Data records:
┏━━

`src/rtl/tbsel_interval_timer.sv`:
```
module tbsel_interval_timer #(
  parameter bit          EXT_MODE  = 1'b1,
  parameter logic [23:0] FIX_TABLE = {6'd9, 6'd13, 6'd17, 6'd21},
  parameter logic [23:0] WDG_TABLE = {6'd21, 6'd25, 6'd29, 6'd33}
) (
  input  logic        clk,
  input  logic        rst_n,
  input  logic [63:0] tbase,
  input  logic        dec_hit,
  input  logic        ctl_wr,
  input  logic [31:0] ctl_wdata,
  input  logic        sts_wr,
  input  logic [31:0] sts_wdata,
  output logic [31:0] ctl_rdata,
  output logic [31:0] sts_rdata,
  output logic        irq_fix,
  output logic        irq_wdg,
  output logic        irq_dec
);
  localparam int FIX_STS = 26;
  localparam int DEC_STS = 27;
  localparam int WDG_STS = 30;

  logic [31:0] ctl_q, sts_q, set_vec, clr_vec;
  logic        prev_fix, prev_wdg;
  logic [5:0]  fix_sel, wdg_sel, fix_sel_nx, wdg_sel_nx;
  logic        fix_evt, wdg_evt;

  function automatic logic [5:0] pick(input logic [1:0] per, input logic [3:0] ext,
                                      input logic [23:0] tbl);
    if (EXT_MODE) return 6'd63 - {ext, per};
    case (per)
      2'd0:    return tbl[5:0];
      2'd1:    return tbl[11:6];
      2'd2:    return tbl[17:12];
      default: return tbl[23:18];
    endcase
  endfunction

  assign fix_sel    = pick(ctl_q[25:24], ctl_q[16:13], FIX_TABLE);
  assign wdg_sel    = pick(ctl_q[31:30], ctl_q[20:17], WDG_TABLE);
  assign fix_sel_nx = pick(ctl_wdata[25:24], ctl_wdata[16:13], FIX_TABLE);
  assign wdg_sel_nx = pick(ctl_wdata[31:30], ctl_wdata[20:17], WDG_TABLE);

  assign fix_evt = !ctl_wr && !prev_fix && tbase[fix_sel];
  assign wdg_evt = !ctl_wr && !prev_wdg && tbase[wdg_sel];

  always_comb begin
    set_vec = '0;
    set_vec[FIX_STS] = fix_evt;
    set_vec[WDG_STS] = wdg_evt;
    set_vec[DEC_STS] = dec_hit;
  end
  assign clr_vec = sts_wr ? sts_wdata : 32'd0;

  always_ff @(posedge clk or negedge rst_n) begin
    if (!rst_n) begin
      ctl_q    <= '0;
      sts_q    <= '0;
      prev_fix <= 1'b1;
      prev_wdg <= 1'b1;
    end else begin
      sts_q <= (sts_q & ~clr_vec) | set_vec;
      if (ctl_wr) begin
        ctl_q    <= ctl_wdata;
        prev_fix <= tbase[fix_sel_nx];
        prev_wdg <= tbase[wdg_sel_nx];
      end else begin
        prev_fix <= tbase[fix_sel];
        prev_wdg <= tbase[wdg_sel];
      end
    end
  end

  assign ctl_rdata = ctl_q;
  assign sts_rdata = sts_q;
  assign irq_fix   = sts_q[FIX_STS] & ctl_q[23];
  assign irq_wdg   = sts_q[WDG_STS] & ctl_q[27];
  assign irq_dec   = sts_q[DEC_STS] & ctl_q[26];

  AST_FIX_FROM_EDGE: assert property (@(posedge clk) disable iff (!rst_n)
    $rose(sts_q[FIX_STS]) |-> $past(fix_evt));
  AST_WDG_FROM_EDGE: assert property (@(posedge clk) disable iff (!rst_n)
    $rose(sts_q[WDG_STS]) |-> $past(wdg_evt));
  AST_W1C_CLEARS: assert property (@(posedge clk) disable iff (!rst_n)
    (sts_wr && sts_wdata[DEC_STS] && !dec_hit) |=> !sts_q[DEC_STS]);
  AST_SET_WINS: assert property (@(posedge clk) disable iff (!rst_n)
    (fix_evt && sts_wr && sts_wdata[FIX_STS]) |=> sts_q[FIX_STS]);
  AST_CTL_WR_QUIET: assert property (@(posedge clk) disable iff (!rst_n)
    ctl_wr |=> !$rose(sts_q[FIX_STS]) && !$rose(sts_q[WDG_STS]));
  AST_IRQ_NEEDS_STS: assert property (@(posedge clk) disable iff (!rst_n)
    (irq_fix || irq_wdg || irq_dec) |-> (sts_rdata != 32'd0));
endmodule

```
--- src/rtl/pcwin_pkg.sv ---
package pcwin_pkg;
  localparam int ADDR_W   = 32;
  localparam int XLAT_LSB = 18;
  localparam int ALIGN_W  = 3;
  localparam int UP_W     = ADDR_W - XLAT_LSB;
  localparam int NUM_WIN  = 5;
  localparam int NUM_MEM  = 3;

  // window order: mem0, mem1, mem2, register, io
  localparam logic [ADDR_W-1:0] WIN_BASE [NUM_WIN] =
    '{32'hFD00_0000, 32'h1000_0000, 32'hC000_0000, 32'hFE00_0000, 32'hFE20_0000};
  localparam int WIN_LG [NUM_WIN] = '{24, 26, 29, 21, 21};
  localparam logic WIN_EXT_ONLY [NUM_WIN] = '{1'b0, 1'b0, 1'b1, 1'b0, 1'b0};

  typedef enum logic {CFG_BANK = 1'b0, CFG_MASK = 1'b1} cfg_sel_e;
endpackage

--- src/rtl/pcwin_decode.sv ---
module pcwin_decode
  import pcwin_pkg::*;
(
  input  logic [ADDR_W-1:0]  addr,
  input  logic               ext_mode,
  output logic [NUM_WIN-1:0] hit,
  output logic               none
);
  for (genvar w = 0; w < NUM_WIN; w++) begin : g_win
    localparam int LG = WIN_LG[w];
    localparam logic [ADDR_W-1:0] BASE = WIN_BASE[w];
    logic match;
    assign match = (addr[ADDR_W-1:LG] == BASE[ADDR_W-1:LG]);
    if (WIN_EXT_ONLY[w]) begin : g_gated
      assign hit[w] = match & ext_mode;
    end else begin : g_plain
      assign hit[w] = match;
    end
  end
  assign none = ~(|hit);
endmodule
**config.mk**
```make
export PLATFORM = sky130hd
export DESIGN_NAME = seq_core
export DESIGN_NICKNAME = d
export VERILOG_FILES = /design/src/rtl/seq_pkg.sv /design/src/rtl/seq_rst_sync.sv /design/src/rtl/seq_ring.sv /design/src/rtl/seq_decode.sv /design/src/rtl/seq_pins.sv /design/src/rtl/seq_core.sv
export SDC_FILE = /design/constraint.sdc
export NUM_CORES = 1
export LEC_CHECK = 0
export BUFFER_PORTS_ARGS = -buffer_cell sky130_fd_sc_hd__buf_2
export CORE_MARGIN = 5
export CORE_UTILIZATION = 45
export CTS_CLUSTER_DIAMETER = 50
export DETAILED_ROUTE_END_ITERATION = 8
export PLACE_DENSITY = 0.69
export SLEW_MARGIN = 40
export SYNTH_ARGS = -nofsm -noshare
export SYNTH_HDL_FRONTEND = slang
export SYNTH_HIERARCHICAL = 1
export SYNTH_SLANG_ARGS = --single-unit
```
**constraint.sdc**
```tcl
create_clock -name clk -period 2.8 [get_ports clk]
set_input_delay 0.14 -clock clk [delete_from_list [all_inputs] [get_ports clk]]
set_output_delay 0.14 -clock clk [all_outputs]
set_load 0.02 [all_outputs]
```
[config.mk]
export PLATFORM = sky130hd
export DESIGN_NAME = serial_rx_brk
export DESIGN_NICKNAME = d
export VERILOG_FILES = /design/src/rtl/serial_rx_pkg.sv /design/src/rtl/srx_baud.sv /design/src/rtl/srx_core.sv /design/src/rtl/serial_rx_brk.sv
export SDC_FILE = /design/constraint.sdc
export NUM_CORES = 1
export LEC_CHECK = 0
export BUFFER_PORTS_ARGS = -buffer_cell sky130_fd_sc_hd__buf_4
export CAP_MARGIN = 20
export CORE_MARGIN = 4
export CORE_UTILIZATION = 55
export CTS_CLUSTER_DIAMETER = 80
export CTS_CLUSTER_SIZE = 10
export DETAILED_ROUTE_END_ITERATION = 6
export PLACE_DENSITY = 0.8
export SETUP_SLACK_MARGIN = 0.02
export SKIP_CTS_REPAIR_TIMING = 1
export SYNTH_ARGS = -nofsm -noshare
export SYNTH_HDL_FRONTEND = slang
export SYNTH_HIERARCHICAL = 1
export SYNTH_SLANG_ARGS = --single-unit
[constraint.sdc]
create_clock -name clk -period 7.3 [get_ports clk]
set_input_delay 0.365 -clock clk [delete_from_list [all_inputs] [get_ports clk]]
set_output_delay 0.365 -clock clk [all_outputs]
set_load 0.05 [all_outputs]
[src/rtl/serial_rx_pkg.sv]
package serial_rx_pkg;

   typedef enum logic [2:0] {
      ST_IDLE,
      ST_START,
      ST_DATA,
      ST_STOP,
      ST_BRK,
      ST_WAITH
   } rx_st_e;

   // First-stage divide ratio chosen by the 2-bit select field.
   function automatic logic [3:0] pre1_ratio(input logic [1:0] sel);
      case (sel)
         2'd0:    return 4'd1;
         2'd1:    return 4'd3;
         2'd2:    return 4'd4;
         default: return 4'd13;
      endcase
   endfunction

endpackage

[src/rtl/srx_baud.sv]
module srx_baud
   import serial_rx_pkg::*;
#(
   parameter int PRE2_W = 3
) (
   input  logic              clk,
   input  logic              rst_n,
   input  logic [1:0]        pre1_sel,
   input  logic [PRE2_W-1:0] pre2_exp,
   output logic              tick_o
);

   localparam int MAX_EXP = (1 << PRE2_W) - 1;
   localparam int DIV_W   = 4 + MAX_EXP;

   if (PRE2_W < 1 || PRE2_W > 4) begin : g_bad_pre2
      $error("srx_baud: PRE2_W must be 1..4");
   end

   logic [DIV_W-1:0] limit;
   logic [DIV_W-1:0] cnt;

   always_comb begin
      limit = (DIV_W'(pre1_ratio(pre1_sel)) << pre2_exp) - 1'b1;
   end

   always_ff @(posedge clk or negedge rst_n) begin
      if (!rst_n) begin
         cnt    <= '0;
         tick_o <= 1'b0;
      end else if (cnt >= limit) begin
         cnt    <= '0;
         tick_o <= 1'b1;
      end else begin
         cnt    <= cnt + 1'b1;
         tick_o <= 1'b0;
      end
   end

   // with a divide ratio above one, ticks never come back to back
   p_tick_spacing_r4: assert property (@(posedge clk) disable iff (!rst_n)
      (tick_o && limit != '0) |=> !tick_o);

endmodule

[src/rtl/srx_core.sv]
module srx_core
   import serial_rx_pkg::*;
#(
   parameter int DATA_W    = 8,
   parameter int OVS       = 16,
   parameter int THR_SHORT = 13,
   parameter int THR_LONG  = 14,
   parameter bit VOTE3     = 1'b1
) (
   input  logic              clk,
   input  logic              rst_n,
   input  logic              tick_i,
   input  logic              rx_s,
   input  logic              brk_en_i,
   input  logic              long_sel_i,
   output logic              strobe_o,
   output logic              ferr_set_o,
   output logic              brk_set_o,
   output logic [DATA_W-1:0] data_o
);

   localparam int SC_W   = $clog2(OVS);
   localparam int MID    = OVS / 2;
   localparam int RUN_W  = $clog2(THR_LONG + 1);
   localparam int IDX_W  = $clog2(DATA_W);
   localparam logic [SC_W-1:0]  SC_LAST  = SC_W'(OVS - 1);
   localparam logic [SC_W-1:0]  SC_V0    = SC_W'(MID - 1);
   localparam logic [SC_W-1:0]  SC_V1    = SC_W'(MID);
   localparam logic [SC_W-1:0]  SC_V2    = SC_W'(MID + 1);
   localparam logic [IDX_W-1:0] IDX_LAST = IDX_W'(DATA_W - 1);

   if (OVS < 8 || (OVS & (OVS - 1)) != 0) begin : g_bad_ovs
      $error("srx_core: OVS must be a power of two, at least 8");
   end
   if (DATA_W < 2) begin : g_bad_width
      $error("srx_core: DATA_W must be at least 2");
   end
   if (THR_SHORT <= DATA_W + 2 || THR_LONG < THR_SHORT) begin : g_bad_thr
      $error("srx_core: thresholds must exceed a full zero character");
   end

   rx_st_e            st;
   logic [SC_W-1:0]   sc;
   logic [2:0]        vote;
   logic [IDX_W-1:0]  bit_idx;
   logic [RUN_W-1:0]  run_cnt;
   logic [RUN_W-1:0]  run_next;
   logic [RUN_W-1:0]  thr;
   logic              alive;
   logic              bit_val;
   logic              end_bit;
   logic              take;
   logic [DATA_W-1:0] shreg;
   logic [DATA_W-1:0] data_q;

   if (VOTE3) begin : g_vote3
      assign bit_val = (vote[0] & vote[1]) | (vote[0] & vote[2]) | (vote[1] & vote[2]);
   end else begin : g_vote1
      assign bit_val = vote[1];
   end

   always_comb begin
      end_bit  = tick_i && (sc == SC_LAST);
      run_next = run_cnt + 1'b1;
      thr      = long_sel_i ? RUN_W'(THR_LONG) : RUN_W'(THR_SHORT);
      take     = end_bit && (st == ST_STOP) && bit_val;
   end

   always_ff @(posedge clk or negedge rst_n) begin
      if (!rst_n) begin
         st         <= ST_IDLE;
         sc         <= '0;
         vote       <= '1;
         bit_idx    <= '0;
         run_cnt    <= '0;
         alive      <= 1'b0;
         strobe_o   <= 1'b0;
         ferr_set_o <= 1'b0;
         brk_set_o  <= 1'b0;
      end else begin
         strobe_o   <= 1'b0;
         ferr_set_o <= 1'b0;
         brk_set_o  <= 1'b0;
         if (tick_i) begin
            case (st)
               ST_IDLE: begin
                  if (!rx_s) begin
                     st      <= ST_START;
                     sc      <= '0;
                     alive   <= 1'b1;
                     run_cnt <= '0;
                  end
               end
               ST_WAITH: begin
                  if (rx_s) st <= ST_IDLE;
               end
               default: begin
                  sc <= sc + 1'b1;
                  if (sc == SC_V0) vote[0] <= rx_s;
                  if (sc == SC_V1) vote[1] <= rx_s;
                  if (sc == SC_V2) vote[2] <= rx_s;
                  if (sc == SC_LAST) begin
                     case (st)
                        ST_START: begin
                           if (bit_val) begin
                              st <= ST_IDLE;
                           end else begin
                              st      <= ST_DATA;
                              bit_idx <= '0;
                              run_cnt <= RUN_W'(1);
                           end
                        end
                        ST_DATA: begin
                           bit_idx <= bit_idx + 1'b1;
                           if (bit_val) alive <= 1'b0;
                           else if (alive) run_cnt <= run_next;
                           if (bit_idx == IDX_LAST) st <= ST_STOP;
                        end
                        ST_STOP: begin
                           if (bit_val) begin
                              strobe_o <= 1'b1;
                              st       <= ST_IDLE;
                           end else if (brk_en_i && alive) begin
                              run_cnt <= run_next;
                              if (run_next >= thr) begin
                                 brk_set_o <= 1'b1;
                                 st        <= ST_WAITH;
                              end else begin
                                 st <= ST_BRK;
                              end
                           end else begin
                              ferr_set_o <= 1'b1;
                              st         <= ST_WAITH;
                           end
                        end
                        ST_BRK: begin
                           if (bit_val) begin
                              ferr_set_o <= 1'b1;
                              st         <= ST_IDLE;
                           end else begin
                              run_cnt <= run_next;
                              if (run_next >= thr) begin
                                 brk_set_o <= 1'b1;
                                 st        <= ST_WAITH;
                              end
                           end
                        end
                        default: st <= ST_IDLE;
                     endcase
                  end
               end
            endcase
         end
      end
   end

   // Character storage is deliberately left out of reset.
   always_ff @(posedge clk) begin
      if (end_bit && st == ST_DATA) shreg <= {bit_val, shreg[DATA_W-1:1]};
      if (take) data_q <= shreg;
   end

   assign data_o = data_q;

   // leaving the wait state needs a high line sample
   p_wait_high_r9: assert property (@(posedge clk) disable iff (!rst_n)
      (st == ST_IDLE && $past(st) == ST_WAITH) |-> $past(rx_s));

   // a character strobe only follows a sample tick
   p_strobe_on_tick_r2: assert property (@(posedge clk) disable iff (!rst_n)
      strobe_o |-> $past(tick_i));

endmodule

[src/rtl/serial_rx_brk.sv]
module serial_rx_brk
   import serial_rx_pkg::*;
#(
   parameter int OVS         = 16,
   parameter int THR_SHORT   = 13,
   parameter int THR_LONG    = 14,
   parameter bit VOTE3       = 1'b1,
   parameter int SYNC_STAGES = 2
) (
   input  logic       clk,
   input  logic       rst_n,
   input  logic [1:0] bus_addr,
   input  logic       bus_we,
   input  logic [7:0] bus_wdata,
   output logic [7:0] bus_rdata,
   input  logic       rx_i,
   output logic       rx_strobe,
   output logic       frame_err,
   output logic       brk_det,
   output logic [7:0] tx_hold
);

   localparam int         PRE2_W    = 3;
   localparam logic [1:0] A_DATA    = 2'd0;
   localparam logic [1:0] A_CTRL    = 2'd1;
   localparam logic [1:0] A_STAT    = 2'd2;
   localparam logic [7:0] CTRL_MASK = 8'hF7;

   if (SYNC_STAGES < 2) begin : g_bad_sync
      $error("serial_rx_brk: SYNC_STAGES must be at least 2");
   end

   logic [SYNC_STAGES-1:0] sync_q;
   logic [7:0]             ctrl_q;
   logic [7:0]             tx_q;
   logic [7:0]             rx_byte;
   logic                   ferr_q;
   logic                   brk_q;
   logic                   tick;
   logic                   ferr_set;
   logic                   brk_set;
   logic                   stat_wr;

   always_ff @(posedge clk or negedge rst_n) begin
      if (!rst_n) sync_q <= '1;
      else        sync_q <= {sync_q[SYNC_STAGES-2:0], rx_i};
   end

   srx_baud #(
      .PRE2_W (PRE2_W)
   ) u_baud (
      .clk      (clk),
      .rst_n    (rst_n),
      .pre1_sel (ctrl_q[5:4]),
      .pre2_exp (ctrl_q[2:0]),
      .tick_o   (tick)
   );

   srx_core #(
      .DATA_W    (8),
      .OVS       (OVS),
      .THR_SHORT (THR_SHORT),
      .THR_LONG  (THR_LONG),
      .VOTE3     (VOTE3)
   ) u_core (
      .clk        (clk),
      .rst_n      (rst_n),
      .tick_i     (tick),
      .rx_s       (sync_q[SYNC_STAGES-1]),
      .brk_en_i   (ctrl_q[7]),
      .long_sel_i (ctrl_q[6]),
      .strobe_o   (rx_strobe),
      .ferr_set_o (ferr_set),
      .brk_set_o  (brk_set),
      .data_o     (rx_byte)
   );

   assign stat_wr = bus_we && (bus_addr == A_STAT);

   always_ff @(posedge clk or negedge rst_n) begin
      if (!rst_n) begin
         ctrl_q <= '0;
         ferr_q <= 1'b0;
         brk_q  <= 1'b0;
      end else begin
         if (bus_we && bus_addr == A_CTRL) ctrl_q <= bus_wdata & CTRL_MASK;
         if (ferr_set)                         ferr_q <= 1'b1;
         else if (stat_wr && bus_wdata[0])     ferr_q <= 1'b0;
         if (brk_set)                          brk_q  <= 1'b1;
         else if (stat_wr && bus_wdata[1])     brk_q  <= 1'b0;
      end
   end

   // Transmit holding byte survives reset.
   always_ff @(posedge clk) begin
      if (bus_we && bus_addr == A_DATA) tx_q <= bus_wdata;
   end

   always_comb begin
      case (bus_addr)
         A_DATA:  bus_rdata = rx_byte;
         A_CTRL:  bus_rdata = ctrl_q;
         A_STAT:  bus_rdata = {6'b0, brk_q, ferr_q};
         default: bus_rdata = 8'h00;
      endcase
   end

   assign frame_err = ferr_q;
   assign brk_det   = brk_q;
   assign tx_hold   = tx_q;

   // a break can only be reported with detection enabled
   p_brk_needs_enable_r5: assert property (@(posedge clk) disable iff (!rst_n)
      brk_set |-> $past(ctrl_q[7]));

   // the break flag holds until a one is written to its bit
   p_brk_sticky_r10: assert property (@(posedge clk) disable iff (!rst_n)
      (brk_q && !(stat_wr && bus_wdata[1])) |=> brk_q);

   // the framing flag holds until a one is written to its bit
   p_ferr_sticky_r10: assert property (@(posedge clk) disable iff (!rst_n)
      (ferr_q && !(stat_wr && bus_wdata[0])) |=> ferr_q);

endmodule
<file path="src/rtl/tf_pkg.sv">
package tf_pkg;
  localparam int DATA_W   = 8;
  localparam int ADDR_W   = 3;
  localparam int NUM_HIST = 5;

  localparam logic [ADDR_W-1:0] A_FEAT = 3'd0;
  localparam logic [ADDR_W-1:0] A_DEV  = 3'd5;
  localparam logic [ADDR_W-1:0] A_CMD  = 3'd6;
  localparam logic [ADDR_W-1:0] A_CTL  = 3'd7;

  localparam int CTL_HISEL  = 7;
  localparam int CTL_IRQOFF = 1;

  typedef struct packed {
    logic bsy;
    logic drq;
    logic err;
  } tf_flags_t;

  function automatic logic [DATA_W-1:0] pack_status(tf_flags_t f);
    return {f.bsy, 1'b1, 2'b00, f.drq, 2'b00, f.err};
  endfunction
endpackage

</file>
<file path="src/rtl/tf_hist_reg.sv">
module tf_hist_reg #(
  parameter int W = 8
) (
  input  logic         clk,
  input  logic         rst_n,
  input  logic         ld,
  input  logic [W-1:0] d,
  output logic [W-1:0] cur,
  output logic [W-1:0] prev
);
  always_ff @(posedge clk) begin
    if (!rst_n) begin
      cur  <= '0;
      prev <= '0;
    end else if (ld) begin
      prev <= cur;
      cur  <= d;
    end
  end
endmodule

</file>
<file path="src/rtl/tf_cmd_seq.sv">
module tf_cmd_seq #(
  parameter int BUSY_CYCLES = 4
) (
  input  logic clk,
  input  logic rst_n,
  input  logic start,
  output logic busy,
  output logic done
);
  localparam int CNT_W = (BUSY_CYCLES < 2) ? 1 : $clog2(BUSY_CYCLES);
  localparam logic [CNT_W-1:0] LAST = CNT_W'(BUSY_CYCLES - 1);

  logic [CNT_W-1:0] cnt_q;

  assign done = busy && (cnt_q == '0);

  always_ff @(posedge clk) begin
    if (!rst_n) begin
      busy  <= 1'b0;
      cnt_q <= '0;
    end else if (!busy) begin
      if (start) begin
        busy  <= 1'b1;
        cnt_q <= LAST;
      end
    end else if (done) begin
      busy <= 1'b0;
    end else begin
      cnt_q <= cnt_q - 1'b1;
    end
  end
endmodule

</file>
<file path="src/rtl/tf_shadow_regs.sv">
module tf_shadow_regs
  import tf_pkg::*;
#(
  parameter int BUSY_CYCLES = 4
) (
  input  logic              clk,
  input  logic              rst_n,
  input  logic              wr_en,
  input  logic              rd_en,
  input  logic [ADDR_W-1:0] addr,
  input  logic [DATA_W-1:0] wdata,
  output logic [DATA_W-1:0] rdata,
  input  logic              done_err,
  input  logic [DATA_W-1:0] done_code,
  input  logic              done_drq,
  input  logic              drq_clr,
  output logic              irq
);
  logic [DATA_W-1:0] cur  [NUM_HIST];
  logic [DATA_W-1:0] prev [NUM_HIST];
  logic [DATA_W-1:0] dev_q, rd_mux, status;
  logic              hisel_q, irqoff_q, irq_pend_q;
  logic              busy, seq_done, cmd_go, err_load, stat_rd;
  tf_flags_t         flags_q;

  assign cmd_go   = wr_en && (addr == A_CMD) && !busy;
  assign err_load = seq_done && done_err;
  assign stat_rd  = rd_en && (addr == A_CMD);

  tf_cmd_seq #(.BUSY_CYCLES(BUSY_CYCLES)) u_seq (
    .clk(clk), .rst_n(rst_n), .start(cmd_go), .busy(busy), .done(seq_done)
  );

  for (genvar g = 0; g < NUM_HIST; g++) begin : g_cell
    logic              ld;
    logic [DATA_W-1:0] d;
    if (g == 0) begin : g_shared
      assign ld = (wr_en && (addr == ADDR_W'(g))) || err_load;
      assign d  = err_load ? done_code : wdata;
    end else begin : g_plain
      assign ld = wr_en && (addr == ADDR_W'(g));
      assign d  = wdata;
    end
    tf_hist_reg #(.W(DATA_W)) u_cell (
      .clk(clk), .rst_n(rst_n), .ld(ld), .d(d), .cur(cur[g]), .prev(prev[g])
    );
  end

  always_ff @(posedge clk) begin
    if (!rst_n) begin
      dev_q    <= '0;
      hisel_q  <= 1'b0;
      irqoff_q <= 1'b0;
    end else if (wr_en) begin
      if (addr == A_CTL) begin
        hisel_q  <= wdata[CTL_HISEL];
        irqoff_q <= wdata[CTL_IRQOFF];
      end else if (addr <= A_DEV) begin
        hisel_q <= 1'b0;
        if (addr == A_DEV) dev_q <= wdata;
      end
    end
  end

  always_ff @(posedge clk) begin
    if (!rst_n) begin
      flags_q    <= '0;
      irq_pend_q <= 1'b0;
    end else begin
      flags_q.bsy <= busy && !seq_done || cmd_go;
      if (seq_done) begin
        flags_q.err <= done_err;
        flags_q.drq <= done_drq;
        irq_pend_q  <= 1'b1;
      end else begin
        if (cmd_go) begin
          flags_q.err <= 1'b0;
          flags_q.drq <= 1'b0;
        end else if (drq_clr) begin
          flags_q.drq <= 1'b0;
        end
        if (cmd_go || stat_rd) irq_pend_q <= 1'b0;
      end
    end
  end

  assign status = pack_status(flags_q);
  assign irq    = irq_pend_q && !irqoff_q;

  always_comb begin
    rd_mux = status;
    for (int i = 0; i < NUM_HIST; i++) begin
      if (addr == ADDR_W'(i)) rd_mux = hisel_q ? prev[i] : cur[i];
    end
    if (addr == A_DEV) rd_mux = dev_q;
  end

  always_ff @(posedge clk) begin
    if (!rst_n)     rdata <= '0;
    else if (rd_en) rdata <= rd_mux;
  end
endmodule

</file>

┗━━

Task objective:
Lines from the entries that contain the string "period" must be found and copied.

Worked solution:
create_clock -name clk -period 2.8 [get_ports clk]
create_clock -name clk -period 7.3 [get_ports clk]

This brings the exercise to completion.